En general, se recomienda evitar los deportes competitivos en aquellos sujetos diagnosticados con alguna IAS.
Sin embargo, no todas las IAS muestran el mismo mecanismo fisiopatológico, por lo que es necesaria una evaluación clínica exhaustiva personalizada para determinar el riesgo en cada caso.
La práctica de ejercicio puede personalizarse en función de cada IAS, la mutación genética y teniendo en cuenta el género, la edad, el tipo y la frecuencia del ejercicio, entre otros parámetros.
Estas IAS son de origen genético, por lo que un análisis genético ayuda a identificar la alteración que predispone a la arritmia.
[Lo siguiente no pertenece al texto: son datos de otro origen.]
$ cat ./run.sh
#!/bin/bash
# OpenROAD 26Q1-2900-gdf79404cd8, Yosys 0.63+post, stock flow scripts
make -C /OpenROAD-flow-scripts/flow DESIGN_CONFIG=/design/flow/config.mk WORK_HOME=/design/flow/orfs finish
$ cat ./config.mk
export PLATFORM = sky130hd
export DESIGN_NAME = example
export DESIGN_NICKNAME = example
export VERILOG_FILES = /design/flow/design.v
export SDC_FILE = /design/flow/constraint.sdc
export NUM_CORES = 4
export LEC_CHECK = 1
export CORE_UTILIZATION = 40
$ cat ./constraint.sdc
current_design example

set clk_period 6.6
set clk_io_pct 0.2

create_clock -name clk0 -period $clk_period [get_ports {CLK}]

set non_clock_inputs [all_inputs -no_clocks]
set_input_delay [expr $clk_period * $clk_io_pct] -clock clk0 $non_clock_inputs
set_output_delay [expr $clk_period * $clk_io_pct] -clock clk0 [all_outputs]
Dependiendo de la alteración genética identificada, el diagnóstico puede ser más específico, ayudando a la adopción de medidas preventivas y considerando el beneficio psicológico.
A pesar de los continuos avances en el campo, aún existen muchos casos sin resolver, así como los mecanismos fisiopatológicos involucrados en estos eventos arritmogénicos malignos que nos ayudan a estratificar el riesgo de esta población de ser portadora de un defecto genético potencialmente letal.
En resumen, la práctica de ejercicio es beneficiosa para la salud pero en los casos de riesgo se debe determinar el tipo de ejercicio, así como la intensidad y frecuencia con la que una persona puede ejercitarse para estar dentro de los parámetros de seguridad para evitar episodios arritmogénicos malignos/letales.
* INFOBAE. Deportes. 28 de agosto de 2024. https://infob.ae/3MmtsOb
** Sarquella-Brugada G, Martínez-Barrios E, Cesar S, Toro R, Cruzalegui J, Greco A, Díez-Escuté N, Cerralbo P, Chipa F, Arbelo E, Diez-López C, Grazioli G, Balderrábano N, Campuzano O. A narrative review of inherited arrhythmogenic syndromes in young population: role of genetic diagnosis in exercise recommendations. BMJ Open Sport Exerc Med. 2024 Jul 2;10(3):e001852. doi: 10.1136/bmjsem-2023-001852. PMID: 38975025; PMCID: PMC11227825.